In all cases (2, 3, 8, (iii) and (vi)) the traces are well separated from one another and not a series of punctures or sub-parallel marks that are typical of theropod bite traces. Marks may be inconsistent in this regard thanks to the different lengths of theropod teeth in the jaws and possible absences etc. such that a bite may only result in one or two teeth engaging with the bone. In the case of traces 8 and (vi) which abut the broken margins, these may represent a bite on the now missing part of the frill where only a single tooth contacted the squamosal. Single traces made by theropod teeth are certainly known in a number of cases (e.g. some traces in Erickson & Olson, 1996; Tanke & Currie, 1998; Gignac et al., 2010; Hone & Tanke, 2015) and so despite the unusual arrangement of these traces, we are confident that several of these do represent bite marks.
Superposition of the two sides of the squamosal piece (Fig. 5) shows that marks 3, (iii) and (vi) are close to one another and 3 and (iii) even partially overlap. However, (iii) lies at a very different angle to the other marks and this is hard to reconcile as being associated with them. In contrast, traces 3 and (vi) are in a similar location and have a similar orientation suggesting they may be the result of a single bite engaging both sides of the frill.
No major muscle groups or abundant soft tissues such as fat deposits are likely associated with the squamosal of ceratopsian dinosaurs. As such, feeding on this part of the skull was likely a result of late stage carcass consumption (see Hone & Rauhut, 2010 and references therein) whereby feeding only occurred as a result of the more nutritious aspects of the carcass having been exploited (Fig. 6). The small size of the animal may imply that the carcass was exploited quickly—indeed, large theropods like tyrannosaurs were apparently capable of processing and consuming most or all of a juvenile dinosaur (Chin et al., 1998). As a result, although juvenile dinosaurs were likely common components of dinosaurian faunas, they were at least in part rare in the fossil record as a result of destruction by theropod feeding (Hone & Rauhut, 2010). As a result, despite the apparent preferences for feeding on juvenile dinosaurs, most described bite marks are on the bones of adults which may have resisted being consumed and destroyed (even by large tyrannosaurs) and thus feeding traces on a juvenile dinosaur remain unusual. Perhaps the size and shape of ceratopsian crania, even in juveniles, made them difficult to process or required an excess of handling effort for a relatively low reward.

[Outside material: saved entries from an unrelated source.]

## config.mk

```make
export PLATFORM = sky130hd
export DESIGN_NAME = riscv_mc_sequencer
export DESIGN_NICKNAME = d
export VERILOG_FILES = /design/src/rtl/riscv_mc_sequencer.sv
export SDC_FILE = /design/constraint.sdc
export NUM_CORES = 1
export LEC_CHECK = 0
export ABC_CLOCK_PERIOD_IN_PS = 6450
export CAP_MARGIN = 10
export CORE_ASPECT_RATIO = 2
export CORE_MARGIN = 2
export CORE_UTILIZATION = 40
export DETAILED_ROUTE_END_ITERATION = 10
export PLACE_DENSITY_LB_ADDON = 0.1
export SETUP_SLACK_MARGIN = 0.2
export SKIP_LAST_GASP = 1
export SLEW_MARGIN = 20
export SYNTH_ARGS = -nofsm -noshare
export SYNTH_HDL_FRONTEND = slang
export SYNTH_SLANG_ARGS = --single-unit
```

## constraint.sdc

```tcl
create_clock -name clk -period 6.45 [get_ports clk]
set_input_delay 0.645 -clock clk [delete_from_list [all_inputs] [get_ports clk]]
set_output_delay 0.645 -clock clk [all_outputs]
set_load 0.01 [all_outputs]
```

## src/rtl/riscv_mc_sequencer.sv

```systemverilog
// Multi-cycle control sequencer for the RISC-V core: drives the datapath control bundle from the
// fetched opcode, with a memory handshake timeout, single-step mode, HALT/FAULT and a retire counter.
module riscv_mc_sequencer #(
  parameter int unsigned TIMEOUT = 15,
  parameter int unsigned CNT_W   = 32,
  parameter bit          IALU_EN = 1'b1
) (
  input  logic             clk,
  input  logic             reset,
  input  logic             power,
  input  logic             run,
  input  logic             step_mode,
  input  logic [6:0]       opcode,
  input  logic             mem_ready,
  output logic             mem_req,
  output logic             alusrc,
  output logic             mem2reg,
  output logic             regwrite,
  output logic             memread,
  output logic             memwrite,
  output logic             branch,
  output logic             writepc,
  output logic             startpc,
  output logic [1:0]       aluop,
  output logic             busy,
  output logic             halted,
  output logic             fault,
  output logic [CNT_W-1:0] retire_count
);

  localparam logic [3:0] S_OFF    = 4'd0;
  localparam logic [3:0] S_IDLE   = 4'd1;
  localparam logic [3:0] S_FETCH  = 4'd2;
  localparam logic [3:0] S_DECODE = 4'd3;
  localparam logic [3:0] S_EXEC   = 4'd4;
  localparam logic [3:0] S_MEM    = 4'd5;
  localparam logic [3:0] S_WB     = 4'd6;
  localparam logic [3:0] S_HALT   = 4'd7;
  localparam logic [3:0] S_FAULT  = 4'd8;

  localparam logic [2:0] C_R   = 3'd0;
  localparam logic [2:0] C_I   = 3'd1;
  localparam logic [2:0] C_LD  = 3'd2;
  localparam logic [2:0] C_ST  = 3'd3;
  localparam logic [2:0] C_BR  = 3'd4;
  localparam logic [2:0] C_SYS = 3'd5;
  localparam logic [2:0] C_ILL = 3'd6;

  localparam logic [7:0]       TIMEOUT_V = 8'(TIMEOUT);
  localparam logic [CNT_W-1:0] ONE_CNT   = CNT_W'(1);

  function automatic logic [2:0] classify(input logic [6:0] op);
    case (op)
      7'b0110011: classify = C_R;
      7'b0010011: classify = IALU_EN ? C_I : C_ILL;
      7'b0000011: classify = C_LD;
      7'b0100011: classify = C_ST;
      7'b1100011: classify = C_BR;
      7'b1110011: classify = C_SYS;
      default:    classify = C_ILL;
    endcase
  endfunction

  // Control bundle order: mem_req alusrc mem2reg regwrite memread memwrite branch writepc startpc aluop[1:0] busy halted fault
  function automatic logic [13:0] decode_ctl(input logic [3:0] st, input logic [2:0] cls, input logic first);
    logic       mreq, asrc, m2r, rw, mrd, mwr, br, wpc, spc, bsy, hlt, flt;
    logic [1:0] aop;
    {mreq, asrc, m2r, rw, mrd, mwr, br, wpc, spc, bsy, hlt, flt} = 12'd0;
    aop = 2'b00;
    case (st)
      S_FETCH: begin
        mreq = 1'b1;
        mrd  = 1'b1;
        spc  = first;
        bsy  = 1'b1;
      end
      S_DECODE: bsy = 1'b1;
      S_EXEC, S_MEM, S_WB: begin
        bsy = 1'b1;
        case (cls)
          C_R:        aop = 2'b10;
          C_I:        begin aop = 2'b10; asrc = 1'b1; end
          C_LD, C_ST: begin aop = 2'b00; asrc = 1'b1; end
          C_BR:       aop = 2'b01;
          default:    aop = 2'b00;
        endcase
        if (st == S_MEM) begin
          mreq = 1'b1;
          mrd  = (cls == C_LD);
          mwr  = (cls == C_ST);
        end else if (st == S_WB) begin
          wpc = 1'b1;
          rw  = (cls == C_R) || (cls == C_I) || (cls == C_LD);
          m2r = (cls == C_LD);
          br  = (cls == C_BR);
        end else begin
          mreq = 1'b0;
        end
      end
      S_HALT:  hlt = 1'b1;
      S_FAULT: flt = 1'b1;
      default: bsy = 1'b0;
    endcase
    return {mreq, asrc, m2r, rw, mrd, mwr, br, wpc, spc, aop, bsy, hlt, flt};
  endfunction

  logic [3:0]       state_r, state_s;
  logic [6:0]       op_r, op_s;
  logic             first_r, first_s;
  logic [7:0]       wait_cnt_r, wait_cnt_s;
  logic             wait_inc_s;
  logic             run_r;
  logic [2:0]       cls_s;
  logic [13:0]      ctl_r, ctl_s;
  logic [CNT_W-1:0] retire_r;

  // Next-state, handshake counter and next control bundle
  always_comb begin
    state_s    = state_r;
    op_s       = op_r;
    wait_inc_s = 1'b0;
    cls_s      = classify(op_r);
    if (!power) begin
      state_s = S_OFF;
    end else begin
      case (state_r)
        S_OFF:  state_s = S_IDLE;
        S_IDLE: begin
          if (step_mode ? (run && !run_r) : run) state_s = S_FETCH;
          else                                   state_s = S_IDLE;
        end
        S_FETCH: begin
          if (mem_ready) begin
            op_s    = opcode;
            state_s = S_DECODE;
          end else if (wait_cnt_r >= TIMEOUT_V) begin
            state_s = S_FAULT;
          end else begin
            wait_inc_s = 1'b1;
          end
        end
        S_DECODE: begin
          case (cls_s)
            C_SYS:   state_s = S_HALT;
            C_ILL:   state_s = S_FAULT;
            default: state_s = S_EXEC;
          endcase
        end
        S_EXEC: begin
          if ((cls_s == C_LD) || (cls_s == C_ST)) state_s = S_MEM;
          else                                    state_s = S_WB;
        end
        S_MEM: begin
          if (mem_ready)                      state_s = S_WB;
          else if (wait_cnt_r >= TIMEOUT_V)   state_s = S_FAULT;
          else                                wait_inc_s = 1'b1;
        end
        S_WB: begin
          if (run && !step_mode) state_s = S_FETCH;
          else                   state_s = S_IDLE;
        end
        S_HALT:  state_s = S_HALT;
        S_FAULT: state_s = S_FAULT;
        default: state_s = S_FAULT;
      endcase
    end

    if (state_s != state_r) wait_cnt_s = 8'd0;
    else if (wait_inc_s)    wait_cnt_s = wait_cnt_r + 8'd1;
    else                    wait_cnt_s = wait_cnt_r;

    // startpc marks only the first fetch after power-up
    if (state_s == S_OFF)                               first_s = 1'b1;
    else if ((state_r == S_FETCH) && (state_s != S_FETCH)) first_s = 1'b0;
    else                                                first_s = first_r;

    ctl_s = decode_ctl(state_s, classify(op_s), first_s);
  end

  // Sequencer registers, registered control bundle and retire counter
  always_ff @(posedge clk or negedge reset) begin
    if (!reset) begin
      state_r    <= S_OFF;
      op_r       <= 7'd0;
      first_r    <= 1'b1;
      wait_cnt_r <= 8'd0;
      run_r      <= 1'b0;
      ctl_r      <= 14'd0;
      retire_r   <= '0;
    end else begin
      state_r    <= state_s;
      op_r       <= op_s;
      first_r    <= first_s;
      wait_cnt_r <= wait_cnt_s;
      run_r      <= run;
      ctl_r      <= ctl_s;
      if (state_r == S_WB) retire_r <= retire_r + ONE_CNT;
      else                 retire_r <= retire_r;
    end
  end

  assign mem_req      = ctl_r[13];
  assign alusrc       = ctl_r[12];
  assign mem2reg      = ctl_r[11];
  assign regwrite     = ctl_r[10];
  assign memread      = ctl_r[9];
  assign memwrite     = ctl_r[8];
  assign branch       = ctl_r[7];
  assign writepc      = ctl_r[6];
  assign startpc      = ctl_r[5];
  assign aluop        = ctl_r[4:3];
  assign busy         = ctl_r[2];
  assign halted       = ctl_r[1];
  assign fault        = ctl_r[0];
  assign retire_count = retire_r;

endmodule

```

=== Word level (Yosys, flattened, before mapping) ===
Index checks and enable logic that the tools add are counted.

* Word-level logic and storage cells: 112
* Output and inout bits: 46
* Latch bits: 0
* Memory bits (read-only): 0
* Input bits: 13
* Memories kept: 0
* Flip-flop bits (word level): 67
* Memory bits (writable): 0

* Shift-type cells: 0
* Eq/ne operators: 36
* Divide/modulo/power cells: 0
* Bitwise operators: 0
* Magnitude comparators: 1
* Reduce and logical (&&, ||, !) cells: 17
* Add/subtract/negate cells: 2
* Multiplexer cells: 49
* $mul: 0

{| class="wikitable"
|+ Operators with widths
! cell !! count
|-
| case mux 3 bit (6 select lines) || 2
|-
| adder 32 x 1 -> 32 bit, second input constant || 1
|-
| == test 4 x 3 -> 1 bit, second input constant || 8
|-
| case mux 4 bit (8 select lines) || 1
|-
| 2-to-1 mux 1 bit || 29
|-
| == test 7 x 6 -> 1 bit, second input constant || 4
|-
| == test 7 bit, second input constant || 4
|-
| 2-to-1 mux 7 bit || 3
|-
| == test 4 x 2 -> 1 bit, second input constant || 4
|-
| 2-to-1 mux 4 bit || 4
|-
| 2-to-1 mux 8 bit || 2
|-
| == test 7 x 2 -> 1 bit, second input constant || 2
|-
| == test 7 x 5 -> 1 bit, second input constant || 2
|-
| == test 3 x 2 -> 1 bit, second input constant || 4
|-
| == test 3 bit, second input constant || 3
|-
| adder 8 x 1 -> 8 bit, second input constant || 1
|-
| >= comparator 8 x 4 -> 1 bit, second input constant || 1
|-
| logical NOT 4 bit || 2
|-
| 2-to-1 mux 2 bit || 4
|-
| case mux 4 bit (2 select lines) || 1
|-
| OR reduction 3 bit || 2
|-
| OR reduction 5 bit || 1
|-
| == test 4 x 1 -> 1 bit, second input constant || 1
|-
| == test 4 bit, second input constant || 1
|-
| other kinds (11) || 18
|}

=== Depth between registers and ports, before layout ===
* Depth in word-level cells: 12
* Depth in mapped cells: 8
* Mapped depth without buffers: 7

=== Worst setup path after synthesis ===
No wires, ideal clock.

* Kind: input-to-reg
* Start: input port mem_ready
* End: register ctl_r[9]
* Arrival time: 2.080 ns
* Cell stages on the path: 6
* Data required time: 6.373 ns
* Setup time: 0.077 ns
* Buffers on the path: 0
* Setup slack: 4.293 ns
* Path through: or3b_1 > a211o_1 > o21ai_2 > nor3_2 > or4_1 > a21oi_1

* Word-level cells in the longest chain between the ends: 8
* Elaborated cells between the ends (all ways): 22
* Classes of those cells: eq/ne (11); mux (10); reduce/logical (1)

{| class="wikitable"
|+ RTL lines
! what !! line !! RTL
|-
| start, declared || 14 || <nowiki>input logic mem_ready,</nowiki>
|-
| 2-to-1 mux 7 bit || 133 || <nowiki>if (mem_ready) begin</nowiki>
|-
| 2-to-1 mux 7 bit || 126 || <nowiki>case (state_r)</nowiki>
|-
| 2-to-1 mux 7 bit || 123 || <nowiki>if (!power) begin</nowiki>
|-
| == test 7 bit (tied with other cells) || 53 || <nowiki>case (op)</nowiki>
|-
| case mux 3 bit (6 select lines) || 53 ||
|-
| == test 3 x 2 -> 1 bit || 89 || <nowiki>mrd = (cls == C_LD);</nowiki>
|-
| 2-to-1 mux 1 bit || 87 || <nowiki>if (st == S_MEM) begin</nowiki>
|-
| case mux 1 bit (2 select lines) * || 70 || <nowiki>case (st)</nowiki>
|-
| via ctl_s[9] || 114 || <nowiki>logic [13:0] ctl_r, ctl_s;</nowiki>
|-
| end signal, assigned || 196 || <nowiki>ctl_r <= ctl_s;</nowiki>
|-
| end, declared || 114 ||
|}

The timed path passes the listed nets; every way through them passes the cells marked *.
A chain may end at the register's enable or synchronous reset.

=== Worst setup path after layout ===
* Start: input port mem_ready
* End: register wait_cnt_r[2]

* Word-level cells in the longest chain between the ends: 5
* Elaborated cells between the ends (all ways): 10
* Classes of those cells: eq/ne (1); mux (8); reduce/logical (1)

{| class="wikitable"
|+ RTL lines
! what !! line !! RTL
|-
| 2-to-1 mux 4 bit (on tied branches) || 154, 133 ||
|-
| case mux 4 bit (8 select lines) || 126 ||
|-
| 2-to-1 mux 4 bit || 123 ||
|-
| != test 4 bit || 168 || <nowiki>if (state_s != state_r) wait_cnt_s = 8'd0;</nowiki>
|-
| 2-to-1 mux 8 bit or nonzero test 2 bit (tied branches) || n/a ||
|-
| end signal, assigned || 194 || <nowiki>wait_cnt_r <= wait_cnt_s;</nowiki>
|-
| end, declared || 110 || <nowiki>logic [7:0] wait_cnt_r, wait_cnt_s;</nowiki>
|}

Parallel ways exist; a longest one is shown, timed or not.

==> results.json <==
{
  "syn_area_um2": 3270,
  "crit_chain": "clkdlybuf4s50_1 > or3b_1 > a211o_1 > o21ai_2 > nor3_2 > o2bb2ai_1 > nor3_1",
  "drv_cap": 0,
  "clk_latency_ns": 0.33,
  "hold_end": "retire_count[31]$_DFFE_PN0P_",
  "crit_arrival_ns": 2.82,
  "num_rows": 46,
  "wl_um": 7050,
  "hold_viol": 0,
  "cts_resized": 0,
  "nFillCells": 752,
  "critPathKind": "in -> reg",
  "worstPathRequired_ns": 6.63,
  "dieArea_um2": 8960,
  "grt-ovfl-total": 0,
  "yosysWarnings": 0,
  "ir_worst_vdd_mv": 0.189,
  "dr.first_iter.drc_count": 149,
  "grt_usage": 0.173,
  "critPathTopFamily": "compound AO/OA/AOI/OAI gates",
  "p_total_mw": 1.17,
  "tns_ns": 0,
  "dp.cells": 444,
  "clk_path_buf_depth": 2,
  "regToRegEndpoint": "ctl_r[2]$_DFF_PN0_",
  "die_h_um": 132,
  "hp-class": "reg -> reg",
  "fmax_mhz": 379,
  "cts_setup_buffers": 0,
  "setup_violations": 0,
  "reg2reg_depth": 6,
  "cts_buffers": 9,
  "synth_nets": 314,
  "synth_area_per_cell_um2": 10.9,
  "design_area_um2": 4230,
  "pwr_density_cell_nw_per_um2": 277,
  "ys_types": 62,
  "worst_pin_slew_ns": 0.838,
  "dp_hpwl_um": 5240,
  "synth_edf_count": 0,
  "crit_path_top_delay_cell": "clkdlybuf4s50_1",
  "nets": 374,
  "start_util": 0.412,
  "firstDrtPassIters": 4,
  "drt-wirelength-per-cell_um": 15.3,
  "die_w_um": 67.9,
  "drive_above_1_share": 0.113,
  "synth-seq-area-share": 0.513,
  "num_antenna_cells": 0,
  "r2r-start": "state_r[1]$_DFF_PN0_",
  "yosysTopAreaCell": "dfrtp_1",
  "rsz0062_at_grt": "false",
  "cts_tree": "yes",
  "drv_slew": 0,
  "io_buffer_count": 58,
  "maxSlewHeadroom": 0.441,
  "final_cells": 460,
  "status": "completed",
  "hp-start": "retire_count[31]$_DFFE_PN0P_",
  "min_period_ns": 2.64,
  "grt_first_pass_wirelength_um": 11600,
  "syn_to_final_growth_pct": 29.5,
  "antenna_left": 0,
  "crit_fanout": 8,
  "grt_pass1_vias": 2455,
  "synth_top_cell_area_share": 0.505,
  "io_pins": 59,
  "core_um2": 7940,
  "netlist_top_cells_area": "dfrtp_1, xnor2_1, nand2_1",
  "h-tree-depth": 3,
  "vias": 2459,
  "clk_transition_reported_paths_ns": 0.05,
  "ff2ff_setup_slack_ns": 3.93,
  "end_kind": "flop",
  "synth-seq-cells": 67,
  "postSynth.asyncResetShare": 1.00,
  "grt_max_degree": 68,
  "path_buf_inv": 1,
  "start_kind": "input pin",
  "drt-vias-per-instance": 5.35,
  "finClkSkew_ns": 0.00487,
  "slowest_delay_ns": 0.58,
  "leakagePower_nw": 1.83,
  "cts_sinks": 67,
  "min_path_cells": 1,
  "period_share": 0.409,
  "postPlaceCellArea_um2": 3890,
  "ctsRootBufferMaster": "clkbuf_16",
  "route.detailed.drc": 0,
  "synthFlopType": "dfrtp_1",
  "gp_congestion": 0.797,
  "ctsHoldBuffers": 0,
  "synthCells": 299,
  "antenna_found_initial": 0
}
state kept, by name, indices dropped and copies added, names as in the netlist:
| name | count |
|---|---|
| first_r | 1 |
| ctl_r | 14 |
| retire_count | 32 |
| wait_cnt_r | 8 |
| state_r | 4 |
| op_r | 7 |
| run_r | 1 |
worst register-to-register path, cell delays in order (launching register included):
cell and delay (ns):
dfrtp_1 0.61, nor4bb_2 0.54, nand4_1 0.20, o221ai_1 0.25
or2_1 0.32, nor3b_2 0.35, a21oi_1 0.12
how the worst max path moves through the flow:
stage                   start                   endpoint  slack (ns)  cells after the start
finish              mem_ready  wait_cnt_r[2]$_DFFE_PN0P_        3.81                      7
global route        mem_ready  wait_cnt_r[2]$_DFFE_PN0P_        3.64                      7
CTS                 mem_ready  wait_cnt_r[2]$_DFFE_PN0P_        3.78                      7
detailed placement  mem_ready  wait_cnt_r[2]$_DFFE_PN0P_        3.43                      7
global placement    mem_ready  wait_cnt_r[1]$_DFFE_PN0P_        3.50                      7
floorplan           mem_ready         ctl_r[9]$_DFF_PN0_        4.29                      6
area by class of cell:
cell class / count / area [um2] / share of cell area
Clock buffer: 9 / 225 / 0.0532
Clock inverter: 7 / 116 / 0.0275
Inverter: 12 / 45.0 / 0.0106
Multi-Input combinational cell: 210 / 1470 / 0.346
Sequential cell: 67 / 1680 / 0.396
Tap cell: 96 / 120 / 0.0284
Timing Repair Buffer: 59 / 583 / 0.138
where the power goes:
group          switching, mW  internal (mW)  total (mW)
combinational         0.0694         0.0601       0.130
sequential            0.0342          0.448       0.482
clock                  0.184          0.376       0.560
total                  0.287          0.884        1.17
stage by stage:
step | hold WS [ns] | setup WS (ns) | util
final | 0.467 | 3.81 | 0.533
after global routing | 0.502 | 3.64 | 0.533
after CTS | 0.472 | 3.78 | 0.533
after detailed placement | 0.461 | 3.43 | 0.490
after global placement | 0.454 | 3.50 | 0.490
after floorplan | 0.349 | 4.29 | -
cells in the mapped netlist, drive strengths merged, types with 3 or more instances:
| cell type | instances |
|---|---|
| and4 | 3 |
| o21ai | 6 |
| xnor2 | 25 |
| nor2 | 18 |
| dfrtp | 66 |
| xor2 | 9 |
| nor4 | 4 |
| mux2i | 5 |
| nor3 | 15 |
| nand2 | 29 |
| a21oi | 5 |
| nand2b | 4 |
| and2 | 5 |
| inv | 12 |
| nor3b | 4 |
| nand3 | 16 |
| mux2 | 5 |
| buf | 8 |
| nand4 | 10 |
| and3 | 6 |
per-layer routing:
| layer | vias to the layer above | global-route usage | wire length (um) |
|---|---|---|---|
| met3 | 19 | 0.0367 | 209 |
| met2 | 50 | 0.311 | 4030 |
| met4 | 0 | 0.0978 | 261 |
| li1 | 1180 | - | - |
| met1 | 1210 | 0.171 | 2550 |
| met5 | - | 0 | 0 |
cells by family after synthesis:
kind of cell	count (synthesis)	share of synthesized area
simple gates	134	0.246
flops	67	0.513
xor+xnor	34	0.0911
compound gates	30	0.0708
buf+inv	22	0.0386
mux	10	0.0325
fa+ha+maj	2	0.00765
layout by cell type (no fill, tap or decap), types with 3 or more instances in the layout:
cell type        Yosys  routed
bufinv_16            0       3
mux2_2               5       5
dfrtp_1             66      66
xor2_1               9       9
nor3_1              13      13
nand2b_1             4       4
clkdlybuf4s50_1      0      57
and4_1               3       3
inv_1               12      12
nor3b_1              3       3
nor4_1               3       3
and2_1               3       3
nor2_1              17      17
and3_1               6       6
a21oi_1              5       5
clkbuf_16            0       9
mux2i_1              5       5
xnor2_1             25      25
nand4_1             10      10
o21ai_0              5       5
nand3_1             16      16
nand2_1             29      29
(Power assumes the default switching activity.)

Bite marks remain an important source of information on trophic interactions between carnivores and consumed species. Such traces attributed to tyrannosaurs are more common than for other theropod dinosaurs but even so few have been described in detail despite the information that may be available to help interpret their ecology and behaviour. This first evidence of likely scavenging on a non-adult animal adds to the known diversity of animals apparently fed on by Late Cretaceous tyrannosaurs.